Unit 1: KA3 - Membrane Proteins

Question 1

What is the accepted model of the plasma membrane called?

Answer 1

Fluid Mosaic model.

Question 2

Describe the Fluid mosaic model.

Answer 2

• Phospholipid bilayer held together by hydrophobic reactions
• Integral membranes held by hydrophobic reactions
• membrane can move making it ‘fluid’

Question 3

What are the two types of membrane protein?

Answer 3

• Integral: embedded within

- Peripheral: found on surface

Question 4

Describe peripheral membrane proteins’ interactions with the membrane.

Answer 4

Bound to the surface of the phospholipid bilayer with ionic and hydrogen interactions, due to hydrophilic R group

Question 5

Describe integral membrane proteins’ interactions with the membrane.

Answer 5

• Can be transmembrane (spanning entire membrane)

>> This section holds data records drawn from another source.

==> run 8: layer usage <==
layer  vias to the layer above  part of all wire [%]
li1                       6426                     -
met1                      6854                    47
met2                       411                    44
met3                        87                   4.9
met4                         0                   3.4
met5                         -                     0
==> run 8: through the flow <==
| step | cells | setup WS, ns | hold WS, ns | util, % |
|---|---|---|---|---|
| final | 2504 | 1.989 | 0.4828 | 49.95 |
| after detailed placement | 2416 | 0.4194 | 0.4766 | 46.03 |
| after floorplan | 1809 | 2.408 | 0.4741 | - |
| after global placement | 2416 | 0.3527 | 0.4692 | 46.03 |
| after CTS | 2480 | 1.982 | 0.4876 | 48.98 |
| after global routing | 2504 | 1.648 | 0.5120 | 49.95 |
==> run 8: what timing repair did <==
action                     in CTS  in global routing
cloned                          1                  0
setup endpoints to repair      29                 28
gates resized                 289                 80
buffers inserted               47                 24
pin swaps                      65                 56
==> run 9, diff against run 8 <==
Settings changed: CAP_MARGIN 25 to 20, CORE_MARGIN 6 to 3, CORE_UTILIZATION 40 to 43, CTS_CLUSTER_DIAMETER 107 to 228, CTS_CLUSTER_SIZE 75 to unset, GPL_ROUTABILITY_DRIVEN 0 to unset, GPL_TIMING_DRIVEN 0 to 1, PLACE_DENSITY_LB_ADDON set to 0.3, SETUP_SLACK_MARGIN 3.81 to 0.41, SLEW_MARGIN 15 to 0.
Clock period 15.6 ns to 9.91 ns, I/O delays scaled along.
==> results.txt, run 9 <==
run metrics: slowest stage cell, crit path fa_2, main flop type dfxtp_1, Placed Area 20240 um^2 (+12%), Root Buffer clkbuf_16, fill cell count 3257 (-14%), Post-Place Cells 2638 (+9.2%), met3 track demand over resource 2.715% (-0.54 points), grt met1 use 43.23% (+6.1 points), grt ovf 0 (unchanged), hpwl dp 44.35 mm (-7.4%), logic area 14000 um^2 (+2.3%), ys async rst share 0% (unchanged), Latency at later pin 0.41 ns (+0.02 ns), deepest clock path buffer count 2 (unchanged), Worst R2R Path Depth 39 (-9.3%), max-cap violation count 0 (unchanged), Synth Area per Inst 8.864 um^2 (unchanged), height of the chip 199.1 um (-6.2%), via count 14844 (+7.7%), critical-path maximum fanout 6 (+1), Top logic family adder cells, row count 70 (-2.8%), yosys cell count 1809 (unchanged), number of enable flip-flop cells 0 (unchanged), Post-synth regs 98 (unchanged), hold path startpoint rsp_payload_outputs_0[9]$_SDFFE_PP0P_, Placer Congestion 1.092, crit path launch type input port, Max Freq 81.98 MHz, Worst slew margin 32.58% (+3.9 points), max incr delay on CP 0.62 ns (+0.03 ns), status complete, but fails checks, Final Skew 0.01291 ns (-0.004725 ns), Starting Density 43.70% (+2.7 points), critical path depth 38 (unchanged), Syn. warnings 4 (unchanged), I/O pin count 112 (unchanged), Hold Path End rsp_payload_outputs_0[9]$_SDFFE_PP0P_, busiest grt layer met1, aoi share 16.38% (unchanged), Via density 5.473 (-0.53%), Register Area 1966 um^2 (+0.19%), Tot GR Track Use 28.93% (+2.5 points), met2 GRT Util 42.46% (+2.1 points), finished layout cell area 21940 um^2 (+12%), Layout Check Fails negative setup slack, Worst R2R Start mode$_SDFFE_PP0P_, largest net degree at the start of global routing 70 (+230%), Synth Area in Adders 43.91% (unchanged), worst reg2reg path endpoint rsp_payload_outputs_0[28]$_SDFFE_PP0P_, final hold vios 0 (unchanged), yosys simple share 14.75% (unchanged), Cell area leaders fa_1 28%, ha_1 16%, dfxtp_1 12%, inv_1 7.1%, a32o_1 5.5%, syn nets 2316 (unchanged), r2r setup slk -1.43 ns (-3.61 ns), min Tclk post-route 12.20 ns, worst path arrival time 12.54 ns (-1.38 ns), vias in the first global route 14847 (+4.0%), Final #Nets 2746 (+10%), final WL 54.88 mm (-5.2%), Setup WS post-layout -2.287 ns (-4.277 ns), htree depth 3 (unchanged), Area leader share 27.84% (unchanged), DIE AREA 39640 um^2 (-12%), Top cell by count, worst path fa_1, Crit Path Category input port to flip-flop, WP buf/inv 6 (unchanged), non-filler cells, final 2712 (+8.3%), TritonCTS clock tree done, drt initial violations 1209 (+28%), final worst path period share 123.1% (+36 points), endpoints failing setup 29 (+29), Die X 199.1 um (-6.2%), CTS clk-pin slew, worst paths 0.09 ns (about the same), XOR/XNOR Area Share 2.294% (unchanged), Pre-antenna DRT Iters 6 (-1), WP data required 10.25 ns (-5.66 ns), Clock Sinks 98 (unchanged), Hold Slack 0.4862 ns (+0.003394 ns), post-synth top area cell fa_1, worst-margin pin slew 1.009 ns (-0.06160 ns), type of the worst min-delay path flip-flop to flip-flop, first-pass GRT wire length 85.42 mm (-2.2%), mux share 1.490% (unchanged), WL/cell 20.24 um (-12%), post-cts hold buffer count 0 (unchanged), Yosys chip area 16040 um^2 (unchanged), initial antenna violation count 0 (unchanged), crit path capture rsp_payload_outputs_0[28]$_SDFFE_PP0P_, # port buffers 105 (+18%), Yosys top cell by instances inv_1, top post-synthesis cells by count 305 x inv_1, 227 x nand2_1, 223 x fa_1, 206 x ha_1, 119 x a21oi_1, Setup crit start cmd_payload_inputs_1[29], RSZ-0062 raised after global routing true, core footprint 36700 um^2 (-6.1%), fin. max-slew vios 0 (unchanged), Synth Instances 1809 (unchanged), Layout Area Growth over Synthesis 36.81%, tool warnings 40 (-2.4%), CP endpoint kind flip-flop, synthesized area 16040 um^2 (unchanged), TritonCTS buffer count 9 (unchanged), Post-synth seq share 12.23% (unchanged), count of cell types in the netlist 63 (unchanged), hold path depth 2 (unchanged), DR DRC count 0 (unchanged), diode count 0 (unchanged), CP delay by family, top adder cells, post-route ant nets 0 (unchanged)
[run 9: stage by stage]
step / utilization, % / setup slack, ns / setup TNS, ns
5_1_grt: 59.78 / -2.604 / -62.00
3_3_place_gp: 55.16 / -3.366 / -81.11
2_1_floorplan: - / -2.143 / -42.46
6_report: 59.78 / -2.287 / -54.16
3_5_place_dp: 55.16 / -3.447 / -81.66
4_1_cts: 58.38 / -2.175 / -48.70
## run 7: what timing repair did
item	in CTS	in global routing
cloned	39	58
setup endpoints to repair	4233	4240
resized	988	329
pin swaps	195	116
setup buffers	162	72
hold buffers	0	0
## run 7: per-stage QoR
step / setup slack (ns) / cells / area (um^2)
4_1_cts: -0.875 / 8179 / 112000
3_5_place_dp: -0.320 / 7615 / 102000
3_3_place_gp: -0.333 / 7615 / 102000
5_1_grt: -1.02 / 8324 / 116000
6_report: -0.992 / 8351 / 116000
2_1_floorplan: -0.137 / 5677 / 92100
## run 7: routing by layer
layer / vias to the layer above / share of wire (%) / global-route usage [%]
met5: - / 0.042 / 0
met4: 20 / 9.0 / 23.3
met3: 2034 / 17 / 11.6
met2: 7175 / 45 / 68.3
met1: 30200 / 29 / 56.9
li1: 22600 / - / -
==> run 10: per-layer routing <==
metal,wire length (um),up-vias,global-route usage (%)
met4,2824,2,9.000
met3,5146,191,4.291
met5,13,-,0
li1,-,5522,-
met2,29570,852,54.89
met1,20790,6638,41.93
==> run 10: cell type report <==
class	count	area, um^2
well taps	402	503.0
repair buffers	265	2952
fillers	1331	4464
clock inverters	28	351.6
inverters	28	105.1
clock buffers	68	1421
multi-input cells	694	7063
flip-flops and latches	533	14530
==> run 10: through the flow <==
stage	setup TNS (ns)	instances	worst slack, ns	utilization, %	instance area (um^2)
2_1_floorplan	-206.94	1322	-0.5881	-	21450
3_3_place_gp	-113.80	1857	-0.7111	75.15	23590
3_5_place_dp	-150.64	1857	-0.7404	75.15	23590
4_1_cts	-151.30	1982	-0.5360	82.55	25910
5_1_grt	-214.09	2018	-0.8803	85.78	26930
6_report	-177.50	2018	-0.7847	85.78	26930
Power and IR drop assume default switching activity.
// axi_timer_averager
module axi_timer_averager #(
    parameter integer DEFAULT_SAMPLES_SERIE = 2,
    parameter integer S_AXI_LITE_DATA_WIDTH = 32  ,
    parameter integer S_AXI_LITE_ADDR_WIDTH = 32
) (
    input  logic                                 CLK               ,
    input  logic                                 RESETN            ,
    input  logic [    S_AXI_LITE_ADDR_WIDTH-1:0] S_AXI_LITE_AWADDR ,
    input  logic [                          2:0] S_AXI_LITE_AWPROT ,
    input  logic                                 S_AXI_LITE_AWVALID,
    output logic                                 S_AXI_LITE_AWREADY,
    input  logic [    S_AXI_LITE_DATA_WIDTH-1:0] S_AXI_LITE_WDATA  ,
    input  logic [(S_AXI_LITE_DATA_WIDTH/8)-1:0] S_AXI_LITE_WSTRB  ,
    input  logic                                 S_AXI_LITE_WVALID ,
    output logic                                 S_AXI_LITE_WREADY ,
    output logic [                          1:0] S_AXI_LITE_BRESP  ,
    output logic                                 S_AXI_LITE_BVALID ,
    input  logic                                 S_AXI_LITE_BREADY ,
    input  logic [    S_AXI_LITE_ADDR_WIDTH-1:0] S_AXI_LITE_ARADDR ,
    input  logic [                          2:0] S_AXI_LITE_ARPROT ,
    input  logic                                 S_AXI_LITE_ARVALID,
    output logic                                 S_AXI_LITE_ARREADY,
    output logic [    S_AXI_LITE_DATA_WIDTH-1:0] S_AXI_LITE_RDATA  ,
    output logic [                          1:0] S_AXI_LITE_RRESP  ,
  ...
clock: 2.67 ns
lec_check: 0
cap_margin: 20
cell_pad_in_sites_detail_placement: 0
cell_pad_in_sites_global_placement: 2
core_margin: 2
core_utilization: 46
gpl_routability_driven: 1
slew_margin: 20
run.sh (not shown) runs the stock make flow with config.mk's settings and CLKGATE_MAP_FILE=.
The baseline reached the layout checks and failed them: negative setup slack.
==> next run, changes <==
- ABC_AREA: not set -> 1
- CAP_MARGIN: 20 -> 35
- CELL_PAD_IN_SITES_DETAIL_PLACEMENT: 0 -> 2
- CELL_PAD_IN_SITES_GLOBAL_PLACEMENT: 2 -> 1
- CORE_UTILIZATION: 46 -> 35
- CTS_CLUSTER_SIZE: not set -> 13
- GPL_ROUTABILITY_DRIVEN: 1 -> 0
- GPL_TIMING_DRIVEN: not set -> 0
- HOLD_SLACK_MARGIN: not set -> 0.18
- MAX_ROUTING_LAYER: not set -> met4
- MIN_ROUTING_LAYER: not set -> met1
- PLACE_DENSITY_LB_ADDON: not set -> 0.13
- SETUP_SLACK_MARGIN: not set -> -0.31
- SLEW_MARGIN: 20 -> 35
- TNS_END_PERCENT: not set -> 45
- clock period: 2.67 -> 8.0 ns (I/O delays scaled with it)
What happened:
- This time the run never finished: it broke off in 5_1_grt
- die area rises by about 45%
- synthesized cell count climbs by 50%
- area after synthesis rose by about 11%
==> next run, changes <==
- ABC_AREA: 1 -> not set
- CAP_MARGIN: 35 -> 20
- CELL_PAD_IN_SITES_DETAIL_PLACEMENT: 2 -> 0
- CELL_PAD_IN_SITES_GLOBAL_PLACEMENT: 1 -> 2
- CORE_UTILIZATION: 35 -> 43
- CTS_CLUSTER_DIAMETER: not set -> 256
- CTS_CLUSTER_SIZE: 13 -> not set
- GPL_ROUTABILITY_DRIVEN: 0 -> 1
- GPL_TIMING_DRIVEN: 0 -> 1
- HOLD_SLACK_MARGIN: 0.18 -> not set
- MAX_ROUTING_LAYER: met4 -> met5
- MIN_ROUTING_LAYER: met1 -> not set
- PLACE_DENSITY_LB_ADDON: 0.13 -> 0.01
- SETUP_SLACK_MARGIN: -0.31 -> 0.87
- SLEW_MARGIN: 35 -> 20
- TNS_END_PERCENT: 45 -> 5
- clock period: 8.0 -> 3.34 ns (I/O delays scaled with it)
After rerunning: With this change the flow finished clean; die area falls by 26%; synthesized area falls by 9.9%; synthesized cell count falls by 33%.

---

axi_timer_averager again, from the RTL that the note above started with.
clock: 9.27 ns
lec_check: 0
cap_margin: 20
cell_pad_in_sites_detail_placement: 1
cell_pad_in_sites_global_placement: 2
core_margin: 2
core_utilization: 29
gpl_routability_driven: 1
slew_margin: 20
Then changed:
--- a/flow/config.mk
+++ b/flow/config.mk
@@ -11,3 +11,3 @@
 export CORE_MARGIN = 2
-export CORE_UTILIZATION = 29
+export CORE_UTILIZATION = 35
 export GPL_ROUTABILITY_DRIVEN = 1
==> flow/constraint.sdc (replaced) <==
create_clock -name core_clock -period 4.58 [get_ports {CLK}]
set_input_delay 0.9160 -clock core_clock [delete_from_list [all_inputs] [get_ports {CLK}]]
set_output_delay 0.9160 -clock core_clock [all_outputs]
set_load 0.01 [all_outputs]
Result: The new run completed without violations. Cell area went up by about 1.6%. Sequential power went up by 100%. Cell count went down by about 2.8%. Die size went down by 17%. Routed wire length went down by 2.1%.

---

## build 33
axi_timer_averager again, from the RTL that the note above started with.
Settings: LEC_CHECK=0, ABC_AREA=1, CAP_MARGIN=5, CELL_PAD_IN_SITES_DETAIL_PLACEMENT=2, CELL_PAD_IN_SITES_GLOBAL_PLACEMENT=1, CORE_MARGIN=2, CORE_UTILIZATION=35, GPL_ROUTABILITY_DRIVEN=1, MAX_ROUTING_LAYER=met4, MIN_ROUTING_LAYER=met2, PLACE_DENSITY_LB_ADDON=0.13, SETUP_SLACK_MARGIN=-0.64, SLEW_MARGIN=10; clock period 8.0 ns.
In the summary table, build 33 is marked failed, with error GRT-0116 raised in global routing.
[inputs] build 32 vs build 33
Settings: removing SETUP_SLACK_MARGIN (formerly -0.64); setting CTS_CLUSTER_SIZE to 99 for the first time; changing CAP_MARGIN from 5 to 20; changing CELL_PAD_IN_SITES_GLOBAL_PLACEMENT from 1 to 2; removing ABC_AREA (formerly 1); setting CTS_CLUSTER_DIAMETER to 374 for the first time; removing PLACE_DENSITY_LB_ADDON (formerly 0.13); changing SLEW_MARGIN from 10 to 20; removing MAX_ROUTING_LAYER (formerly met4); changing CORE_UTILIZATION from 35 to 63; setting PLACE_DENSITY to 0.37 for the first time; removing MIN_ROUTING_LAYER (formerly met2); changing CELL_PAD_IN_SITES_DETAIL_PLACEMENT from 2 to 0; changing the clock period (ns, I/O delays scaled along) from 8.0 to 5.49.
Notes after the runs:
- Build 32 against build 33: yosys stat cell total decreased 1786, synthesized area went down by 9.9%, floorplan core density shows an increase of 29 points.
- Build 32 terminated abnormally: global placement without I/O reported GPL-0301.
- Area figure in the yosys stat output: lower on build 32
- Sort build 32 and build 33 by die area asc -> top: build 32
- Compared with build 33, in build 32 share of cell area taken by muxes after synthesis now larger, post-synthesis adder-cell area fraction up 0.16 points, sequential-to-total area share from yosys stat shows an increase of 2.9 points.
Changes in build 36 relative to build 32:
Settings: GPL_TIMING_DRIVEN: unset -> 1; CORE_UTILIZATION: 63 -> 23; CORE_MARGIN: 2 -> 6; CTS_CLUSTER_SIZE: 99 -> unset; TNS_END_PERCENT: unset -> 40; ABC_AREA: unset -> 1; CELL_PAD_IN_SITES_GLOBAL_PLACEMENT: 2 -> 3; CELL_PAD_IN_SITES_DETAIL_PLACEMENT: 0 -> 1; CAP_MARGIN: 20 -> 40; PLACE_DENSITY_LB_ADDON: unset -> 0.27; MAX_ROUTING_LAYER: unset -> met4; PLACE_DENSITY: 0.37 -> unset; SETUP_SLACK_MARGIN: unset -> 0.87; CTS_CLUSTER_DIAMETER: 374 -> 373; the clock period (ns, I/O delays scaled along): 5.49 -> 5.44.
[summary]
Diff build 32 -> build 36: die area grew by about 200%; floorplan row count rose 58; horizontal extent of the die climbed 170 um; floorplan-stage core utilization decreased by 41 points relative to the old numbers. Cmp build 32 and build 36 / area reported by Yosys stat / higher: build 36. The lower die height came out of build 32. Build 36 completed end to end with timing, DRC and antenna clean. Re mux contribution to synthesized area: build 32 was higher than build 36. From build 32 to build 36 the numbers moved as follows: area of the core up 91000 um^2; cell count after synthesis increased by about 50% relative to the old numbers.
Changes in build 10 relative to build 36:
Settings: setting MIN_ROUTING_LAYER to met2 for the first time; removing SETUP_SLACK_MARGIN (formerly 0.87); changing PLACE_DENSITY_LB_ADDON from 0.27 to 0.29; removing GPL_ROUTABILITY_DRIVEN (formerly 1); setting CTS_CLUSTER_SIZE to 43 for the first time; changing CORE_MARGIN from 6 to 5; changing CTS_CLUSTER_DIAMETER from 373 to 33; removing TNS_END_PERCENT (formerly 40); removing CELL_PAD_IN_SITES_GLOBAL_PLACEMENT (formerly 3); changing CAP_MARGIN from 40 to 20; removing MAX_ROUTING_LAYER (formerly met4); changing GPL_TIMING_DRIVEN from 1 to 0; removing ABC_AREA (formerly 1); changing CORE_UTILIZATION from 23 to 40; changing SLEW_MARGIN from 20 to 25; removing CELL_PAD_IN_SITES_DETAIL_PLACEMENT (formerly 1); changing the clock period (ns, I/O delays scaled along) from 5.44 to 8.0.
Findings:
- Build 10 did not finish: a tool error stopped it during global routing.
- Effective utilization at floorplan in build 10 is 17 points higher than in build 36
- Build 10 vs build 36 on post-synthesis cell type count: build 10 is the higher one.
- Fraction of the yosys area taken by sequential cells: build 10 > build 36
- [build 10 vs build 36] final weighted congestion in routability-driven placement: higher in build 10
- Delta (build 10 minus build 36): and-or/or-and share of the synthesized area increased by 12 points relative to the old numbers, die area decreased by 48% relative to the old numbers, pre-CTS setup slack increased by 1.37 ns relative to the old numbers.
- Per the comparison of build 10 with build 36, post-synthesis chip area from yosys lower, cell count in the Yosys report lost 1786.
Edits applied to the flow inputs when going from build 10 to build 5:
Settings: a change of PLACE_DENSITY_LB_ADDON from 0.29 to 0.22; an added CORE_ASPECT_RATIO of 0.58.
Findings:
Status(build 5) = ERROR, stage = global routing. Taking build 10 as the reference, in build 5 core utilization before placement barely changed, core outline area barely changed, die extent in x climbed 30%. Taking build 10 as the reference, in build 5 instance area after placement flat; worst setup slack after placement lower; die area was more or less identical. Diff build 5..build 10 | number of instances in the synthesized netlist | unchanged. Total half-perimeter wirelength after legalization and detailed placement sits higher in build 5 than in build 10.
No activity file was given, so power comes from the tool's default toggle rates.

- Hydrophobic R groups allow strong interactions with hydrophobic tails of phospholipids.

Question 6

How do differing membrane proteins react?

Answer 6

Many peripheral membrane proteins interact with the surfaces of integral membrane proteins.

Question 7

What does the phospholipid bilayer act as a barrier to?

Answer 7

Ions and most uncharged polar molecules.

Question 8

What are examples of molecules that can diffuse straight through the phospholipid bilayer?

Answer 8

• Water

- CO₂

Question 9

Define facilitated diffusion.

Answer 9

the passive transport of substances across the membrane through specific transmembrane proteins

Question 10

What do different cell types need to perform specialised functions?

Answer 10

Different channel and transporter proteins

Question 11

What is highly selective in plant and animal cells?

Answer 11

channel proteins

Question 12

Describe gated channel proteins.

Answer 12

• Voltage gated: controlled by changes in ion concentration

.- Ligand gated: controlled by the binding of signal molecules.

Question 13

Describe transporter proteins.

Answer 13

They bind to the specific substance to be transported and undergo a conformational change to transfer the substance across the membrane.

Question 14

Describe active transport across the plasma membrane?

Answer 14

Active transport uses pump proteins that transfer substances across the membrane against their concentration gradient.
This requires a source of metabolic energy.

Question 15

What is a common source of metabolic energy for active transport?

Answer 15

Hydrolysis of ATP

Question 16

What enzyme hydrolyses ATP?

Answer 16

ATPase

Question 17

What forms the electrochemical gradient?

Answer 17

The concentration gradient and the electrical potential difference.

Question 18

Define the term membrane potential.

Answer 18

Difference in electrical charge on either side of a membrane, creating electrical potential difference

Question 19

What maintains ion gradients?

Answer 19

ion pumps

Question 20

How does the sodium potassium pump work?

Answer 20

• The sodium-potassium pump transports ions against a steep concentration gradient using energy directly from ATP hydrolysis
• It actively transports sodium ions out of the cell and potassium ions into the cell.
• It has a high affinity for sodium ions within the cell; binding occurs; the pump is phosphorylated by ATP and changes conformation; sodium affinity lowers and are released; High affinity for potassium; binding occurs; dephosphorylation; conformation changes back; potassium released into cell

Question 21

What are the concentrations of Potassium and sodium ions in the cell?

Answer 21

Potassium (K) - HIGH

Sodium (Na) - LOW

Question 22

How many potassium and sodium ions are involved in one cycle of the sodium potassium pump?

Answer 22

• 3 Sodium ions are pumped out

- 2 potassium ions are pumped in

Question 23

What is the importance of the sodium potassium pump in the small intestine?

Answer 23

the sodium gradient created by the sodium-potassium pump drives the active transport of glucose.

Question 24

Describe Glucose symport and the direction of the gradients involved.

Answer 24

The glucose transporter responsible for this glucose symport transports sodium ions and glucose at the same time, in the same direction.
Sodium Ions enter the cell down their concentration gradient, while glucose is pumped into the cell up its concentration gradient.